So far, district judges in Washington and Virginia have rejected the plaintiffs' challenges to the subsidies. Judge Paul Friedman in Washington, in his January ruling in Halbig, wrote that while the plain language of the law “viewed in isolation” appears to support the plaintiffs' interpretation, “the plain text of the statute, the statutory structure and the statutory purpose make clear that Congress intended to make premium tax credits available on both state-run and federally facilitated exchanges.”
But last March, two Republican-appointed judges on a three-judge panel of the U.S. Court of Appeals for the District of Columbia Circuit hinted during arguments in Halbig that they agree with the plaintiffs. “What we've got here is language that doesn't seem to be malleable in any way, shape or form,” Judge Raymond Randolph said during oral arguments. “If the legislation is just stupid, it's not up to the court to save it.”
Experts say the issue is probably headed to the Supreme Court, which is likely to rule no sooner than the spring of 2015.
“The first-order effect (of courts striking down the subsidies) is the world learns that President Obama was violating the law in a major way,” said Michael Cannon, director of health policy studies at the Cato Institute who is considered the intellectual father of the litigation.
It's widely agreed that most people who signed up for exchange plans would have difficulty affording the coverage without a subsidy. Nationally in 2013, the total premium cost for 83% of people who signed up for exchange plans exceeded 8% of their household income, not counting the subsidy. That 8% threshold is the definition of “unaffordable” in the law.
For many exchange plan enrollees, the subsidy covers much or most of their premium. The average premium subsidy nationally in 2014 was $2,890, according to the Kaiser Family Foundation.
Forty-nine economists who signed a friend-of-the-court brief in the Halbig and King cases supporting the Obama administration's position wrote that based on the best available projections, 6.5 million Americans would not or could not pay the full cost of their insurance and therefore would lose their coverage.
On top of that, the elimination of the subsidies would wipe out the law's requirement to obtain insurance for millions of people in the 36 states. That's because the premium would exceed the allowed percentage of household income, and the law waives the individual mandate for people in that situation. If the mandate were effectively eliminated in 36 states, political pressure likely would mount to repeal the individual mandate entirely. The insurance industry and many experts argue that would significantly reduce the number of insured Americans.
The end of subsidies in those 36 states also would have other major effects on coverage and rates. For one, it would effectively eliminate the requirement that employers in those states with 50 or more full-time workers offer their workers affordable coverage or pay a penalty. Employers are penalized for not offering coverage if even one of their workers obtains subsidized insurance through an exchange. But if the subsidies are eliminated in the 36 states, that would remove the penalty trigger.

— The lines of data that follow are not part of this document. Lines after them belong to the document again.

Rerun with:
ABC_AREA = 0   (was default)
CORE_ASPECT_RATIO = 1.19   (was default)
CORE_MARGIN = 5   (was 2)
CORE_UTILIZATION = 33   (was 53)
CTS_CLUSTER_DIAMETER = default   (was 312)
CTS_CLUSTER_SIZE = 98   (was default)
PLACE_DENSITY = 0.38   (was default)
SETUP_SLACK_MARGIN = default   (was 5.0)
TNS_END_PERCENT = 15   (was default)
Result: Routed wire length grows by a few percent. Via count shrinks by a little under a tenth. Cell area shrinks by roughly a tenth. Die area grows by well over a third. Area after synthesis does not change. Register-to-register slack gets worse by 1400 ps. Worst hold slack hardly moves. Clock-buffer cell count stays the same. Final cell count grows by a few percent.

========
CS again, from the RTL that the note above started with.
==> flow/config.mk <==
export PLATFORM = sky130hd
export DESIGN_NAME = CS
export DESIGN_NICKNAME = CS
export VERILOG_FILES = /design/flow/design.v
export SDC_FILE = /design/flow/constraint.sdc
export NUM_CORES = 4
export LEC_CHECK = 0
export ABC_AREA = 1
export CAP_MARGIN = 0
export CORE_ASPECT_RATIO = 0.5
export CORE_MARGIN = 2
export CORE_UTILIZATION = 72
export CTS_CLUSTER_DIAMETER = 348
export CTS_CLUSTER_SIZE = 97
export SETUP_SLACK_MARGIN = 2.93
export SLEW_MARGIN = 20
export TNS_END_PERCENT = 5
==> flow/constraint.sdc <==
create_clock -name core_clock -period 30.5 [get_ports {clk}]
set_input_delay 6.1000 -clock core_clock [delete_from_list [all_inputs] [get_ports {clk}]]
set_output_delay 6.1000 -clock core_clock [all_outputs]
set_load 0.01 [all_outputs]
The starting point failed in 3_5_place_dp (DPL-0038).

Wiping out those subsidies also would create grave problems with the law's insurance market reforms. Insurers still would be required to take all comers regardless of age or health status and still could vary premiums only within a limited range based on age and smoking status.
But older and sicker enrollees in exchange plans would be the likeliest to find a way to keep their coverage. That would raise medical costs in the plans and drive up premiums, potentially sending the plans into an actuarial death spiral.

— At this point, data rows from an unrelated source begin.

v30:
Design UT_TOP, start of the top module:
module UT_TOP (
    clk, 
    rst_n, 
    in_valid, 
    in_time,
    out_valid, 
    out_display, 
    out_day
);
input        clk, rst_n, in_valid;
input [30:0] in_time;
output reg       out_valid;
output reg [3:0] out_display;
output reg [2:0] out_day;
reg  [3:0]  current_state, next_state;
parameter IDLE       = 4'd0  ;
parameter INPUT      = 4'd1  ;
parameter CAL_16YEAR = 4'd2  ;
parameter CAL_4YEAR  = 4'd3  ;
parameter CAL_YEAR   = 4'd4  ;
parameter CAL_MONTH  = 4'd5  ;
parameter CAL_DAY    = 4'd6  ;
parameter CAL_4HOUR  = 4'd7  ;
parameter CAL_HOUR   = 4'd8  ;
parameter CAL_15MIN  = 4'd9  ;
parameter CAL_MIN    = 4'd10 ;
parameter CAL_SEC    = 4'd11 ;
parameter OUT        = 4'd12 ;
parameter time_16years      = 31'd504921600;   
parameter time_4years       = 31'd126230400;   
parameter time_common_years = 31'd31536000;    
parameter time_leap_years   = 31'd31622400;    
parameter time_odd_month    = 31'd2678400;     
parameter time_even_month   = 31'd2592000;     
parameter time_leap_month   = 31'd2505600;     
parameter time_com_month    = 31'd2419200;     
parameter time_day          = 31'd86400;       
parameter time_4hour        = 31'd14400;       
parameter time_hour         = 31'd3600;        
parameter time_15minute     = 31'd900;         
parameter time_minute       = 31'd60;          
reg [3:0] counter;
reg [30:0] in_time_reg;
reg leap;
reg [10:0] year;
reg [3:0]  month;
reg [4:0]  day;
reg [4:0]  hour;
reg [5:0]  minute;
reg [5:0]  second;
wire [10:0] temp_year;
wire [3:0]  temp_month;
wire [2:0]  week;
reg  [10:0] Binary_code;
wire [15:0] BCD_code;
assign temp_year =  (month < 3)? year-1 : year;
assign temp_month = (month < 3)? month + 12 : month;
assign week = (day + 2*temp_month + 3*(temp_month + 1)/5 + temp_year + temp_year/4 - temp_year/100 + temp_year/400 + 1) % 7;
B2BCD_IP #(11, 4) I_B2BCD_IP ( .Binary_code(Binary_code), .BCD_code(BCD_code) );
always @(*)begin
    case (counter)
        0 : Binary_code = year; 
        1 : Binary_code = year;
        2 : Binary_code = year;
        3 : Binary_code = year;
        4 : Binary_code = {7'b0, month};
  ...
export LEC_CHECK = 0
export ABC_AREA = 1
export CAP_MARGIN = 20
export CORE_MARGIN = 2
export CORE_UTILIZATION = 68
export CTS_CLUSTER_DIAMETER = 222
export CTS_CLUSTER_SIZE = 40
export SLEW_MARGIN = 20
create_clock -name core_clock -period 12.2 [get_ports {clk}]
run.sh (not shown) runs the stock make flow with config.mk's settings and CLKGATE_MAP_FILE=.
The log for v30 ends in 5_1_grt with error GRT-0232, so the run never completed.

The impact would continue to widen. The individual-market risk pool under Obamacare includes plans both inside and outside the exchanges. In their amicus brief, the 49 economists wrote that “as premiums inside the exchanges rise, premiums outside the exchanges will rise as well, making insurance less affordable not just for low- and middle-income individuals who might have qualified for subsidies, but also for the sizable population … (of) self-employed, early retirees, individuals in employment transitions and individuals employed by small businesses that do not offer insurance coverage.”

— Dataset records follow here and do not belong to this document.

<file path="flow/design.v">
`timescale 1ns / 1ns
`timescale 1ns / 1ns
module alu #(
    parameter DATA_WIDTH = 16
) (
    input [DATA_WIDTH-1:0] data_in1,
    data_in2,
    input [1:0] op,
    output reg [DATA_WIDTH-1:0] data_out,
    output [2:0] flag
);
  reg carry;
  wire zero, neg;
  wire [16:0] data_in1_add, data_in2_add;
  assign data_in1_add = data_in1;
  assign data_in2_add = data_in2;
  always @(*) begin
    case (op)
      2'b00: {carry, data_out} = {1'b0, ~(data_in1 | data_in2)};
      2'b01: {carry, data_out} = data_in1_add + data_in2_add;
      2'b10: {carry, data_out} = {1'b0, data_in1};
      2'b11: {carry, data_out} = {1'b0, (data_in2 >> 1)};
    endcase
  end
  assign zero = ~(|data_out);
  assign neg  = data_out[DATA_WIDTH-1];
  assign flag = {zero, neg, carry};
endmodule
`timescale 1ns / 1ns
module register #(
    parameter N = 16
) (
    input clk,
    rst,
    en,
    input [N-1:0] data_in,
    output reg [N-1:0] data_out
);
  always @(posedge clk, negedge rst) begin
    if (!rst) begin
      data_out <= 0;
    end else begin
      if (en) begin
        data_out <= data_in;
      end
    end
  end
endmodule
`timescale 1ns / 1ns
module registerfile #(
    parameter N = 16,
    M = 5
) (
    input clk,
    en,
    input [N-1:0] wr_data,
    input [M-1:0] addr,
    output [N-1:0] rd_data
);
  reg [N-1:0] mem[(2**M)-1:0];
  assign rd_data = (addr == 29) ? 0 : ( (addr == 30) ? 16'h1 : ( (addr == 31) ? 16'hffff : mem[addr]));
  always @(posedge clk) begin
    if (en) begin
      mem[addr] <= wr_data;
    end
  end
endmodule
`timescale 1ns / 1ns
 `timescale 1ns / 1ns
module state (
    input            clk,
    rst,
    input      [2:0] op,
    output reg [3:0] state,
    input      [2:0] flag
);
  reg [3:0] nextstate;
  reg       br;
  always @(*) begin
    case (state)
      4'b0000: begin
        if (op == 3'b000) begin
          nextstate = 4'b0001;
        end else if (op == 3'b001) begin
          nextstate = 4'b0010;
        end else if (op == 3'b010) begin
          nextstate = 4'b0011;
        end else if (op == 3'b011) begin
          nextstate = 4'b1010;
        end else if (op == 3'b100) begin
          nextstate = 4'b0100;
        end else if (op == 3'b101) begin
          nextstate = 4'b0101;
        end else if (op == 3'b110) begin
          nextstate = 4'b1000;
        end else nextstate = 4'b0111;
      end
      4'b0001: begin
        nextstate = 4'b1010;
      end
      4'b0010: nextstate = 4'b1010;
      4'b0011: nextstate = 4'b1010;
      4'b0100: nextstate = 4'b1010;
      4'b0101: nextstate = 4'b0110;
      4'b0110: nextstate = 4'b1010;
      4'b0111: nextstate = 4'b1010;
      4'b1000:
      if (br) nextstate = 4'b1001;
      else nextstate = 4'b1010;
      4'b1001: nextstate = 4'b0000;
      4'b1010: nextstate = 4'b0000;
      default: nextstate = 4'b0000;
    endcase   
  end
  always @(posedge clk, negedge rst) begin
    if (!rst) begin
      state <= 4'b0000;
    end else begin
      state <= nextstate;
    end
  end
  always @(*) begin
    case (op)
      3'h0: br = 0;
      3'h1: br = flag[0];
      3'h2: br = flag[1];
      3'h3: br = flag[1] | flag[0];
      3'h4: br = flag[2];
      3'h5: br = flag[2] | flag[0];
      3'h6: br = flag[2] | flag[1];
      3'h7: br = 1;
      default: br = 0;
    endcase   
  end   
endmodule   
`timescale 1ns / 1ns
 `timescale 1ns / 1ns
module decode (
    input [2:0] op,
    input [3:0] state,
    output reg [13:0] dec
);
  always @(*) begin
    case (state)
      4'b0000: begin
        if (op == 3'b110) begin
          dec = 14'b1_1_x_x_xx_xx_1_0_0_1_0_0;
        end else if (op == 3'b101) begin
          dec = 14'b1_1_x_x_xx_xx_1_0_0_0_0_0;
        end else if (op == 3'b011) begin
          dec = 14'bx_1_0_x_1x_xx_0_0_1_0_0_0;
        end else begin
          dec = 14'bx_1_x_x_xx_xx_0_0_0_1_0_0;
        end
      end
      4'b0001: dec = 14'bx_1_x_1_xx_00_0_1_0_0_1_0;
      4'b0010: dec = 14'bx_1_x_1_xx_01_0_1_0_0_1_0;
      4'b0011: dec = 14'bx_0_x_0_1x_xx_0_1_0_0_0_0;
      4'b0100: dec = 14'bx_0_x_x_xx_xx_0_0_0_0_0_1;
      4'b0101: dec = 14'b1_1_x_0_00_xx_1_1_0_0_0_0;
      4'b0110: dec = 14'b1_1_x_0_01_xx_0_1_0_0_0_0;
      4'b1000: dec = 14'bx_1_1_x_xx_xx_0_0_1_0_0_0;
      4'b1001: dec = 14'b0_1_x_x_xx_xx_1_0_0_0_0_0;
      4'b0111: dec = 14'bx_1_x_1_xx_11_0_1_0_0_1_0;
      4'b1011: dec = 14'bx_1_0_x_xx_xx_0_0_0_0_0_1;
      4'b1010: dec = 14'b1_1_x_x_xx_xx_1_0_0_0_0_0;
      default: dec = 14'b0;
    endcase
  end
endmodule
`timescale 1ns / 1ns
module Temple #(
    parameter ADDR_WIDTH = 16,
    parameter DATA_WIDTH = 16
) (
    input                   clk,
    rst,
    output [ADDR_WIDTH-1:0] addr,
    input  [          15:0] rd_data,
    output [          15:0] wr_data,
    output                  en
);
  wire [15:0] pc_sel_data, acc_sel_data, reg_sel_data, imm_sel_data;
  wire [15:0] pc_out, add_out, acc_out;
  wire [15:0] regfile_out, rf_out, alu_out;
  wire [2:0] flag_out, alu_flag;
  wire pc_sel, acc_sel, reg_sel, addr_sel;
  wire pc_en, acc_en, regfile_en, flag_en, rf_en;
  wire [1:0] imm_sel, alu_op;
  wire [ 2:0] op;
  wire [ 3:0] state;
  wire [13:0] dec;
  wire [ 4:0] regfile_addr;
  wire [ 7:0] half_imm_data;
  assign {pc_sel,addr_sel,reg_sel,acc_sel,imm_sel[1:0],alu_op[1:0],pc_en,acc_en,regfile_en,rf_en,flag_en,en} = dec;
  state statemachine (
      .clk(clk),
      .rst(rst),
      .op(op),
      .state(state),
      .flag(flag_out)
  );
  decode decode (
      .op(op),
      .state(state),
      .dec(dec)
  );
  register PC (
      .clk(clk),
      .rst(rst),
      .en(pc_en),
      .data_in(pc_sel_data),
      .data_out(pc_out)
  );
  register Acc (
      .clk(clk),
      .rst(rst),
      .en(acc_en),
      .data_in(acc_sel_data),
      .data_out(acc_out)
  );
  register #(
      .N(3)
  ) flag (
      .clk(clk),
      .rst(rst),
      .en(flag_en),
      .data_in(alu_flag),
      .data_out(flag_out)
  );
  register regi (
      .clk(clk),
      .rst(rst),
      .en(rf_en),
      .data_in(regfile_out),
      .data_out(rf_out)
  );
  alu alu (
      .data_in1(rf_out),
      .data_in2(acc_out),
      .op(alu_op),
      .data_out(alu_out),
      .flag(alu_flag)
  );
  registerfile regfile (
      .clk(clk),
      .en(regfile_en),
      .wr_data(reg_sel_data),
      .rd_data(regfile_out),
      .addr(regfile_addr)
  );
  assign pc_sel_data = (pc_sel) ? add_out : rf_out;
  assign add_out = pc_out + 16'h1;
  assign acc_sel_data = (acc_sel) ? alu_out : imm_sel_data;
  assign reg_sel_data = (reg_sel) ? add_out : acc_out;
  assign addr = addr_sel ? {pc_out[15:1], 1'b0} : {rf_out[15:1], 1'b0};
  assign wr_data = acc_out;
  assign op = (pc_out[0]) ? rd_data[15:13] : rd_data[7:5];
  assign regfile_addr = (pc_out[0]) ? rd_data[12:8] : rd_data[4:0];
  assign half_imm_data = (pc_out[0]) ? rd_data[15:8] : rd_data[7:0];
  assign imm_sel_data = (imm_sel[1]) ? rd_data[15:0] : ( (imm_sel[0]) ? {half_imm_data, acc_out[7:0]} : {acc_out[15:8], half_imm_data});
endmodule   
</file>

Thus, the viability of the entire individual insurance market across the country would be threatened. Hospitals and physicians could face millions of newly uninsured patients, triggering chaos in the healthcare industry. That would put intense pressure on the Obama administration and Congress to repeal the law's popular insurance market reforms.
A legal victory for those challenging premium subsidies offered through the federal exchange serving 36 states would achieve a large part of what congressional Republicans have sought but have been unable to achieve legislatively—rolling back Obamacare.
Insurers, hospitals and other groups that support the healthcare reform law could try to convince elected officials in the mostly Republican-led states that use the federal exchange to establish their own state-run exchanges so their residents could qualify for premium subsidies.
Cannon of the Cato Institute said insurers conceivably could threaten to pull out of the individual market in states that don't go along.
Insurers and their trade group, America's Health Insurance Plans, declined to speculate on how they would react in such scenarios. But some observers said insurers would be reluctant to threaten a pullout because it would anger state officials whose goodwill they need.
Alternatively, insurance lobbyists could press congressional Republicans to accept a technical corrections bill to fix the language on the ACA subsidies. Or they could try to convince Obama and congressional Democrats to repeal the law.
What are the chances of success on either option?
“Zero,” said Chris Condeluci, former tax counsel to Republicans on the Senate Finance Committee who now works as counsel with Washington law firm Venable.
It seems like something that could only happen in a darkly satiric novel about Washington politics: A single mistake in drafting one sentence in a long and complicated law sinks the most important healthcare legislation in half a century. But it's a very real possibility. Follow Joe Carlson on Twitter: @MHJCarlson(This article has been updated to indicate that the Constitutional Accountability Center is not among the plaintiffs challenging the federal subsidies for health coverage.)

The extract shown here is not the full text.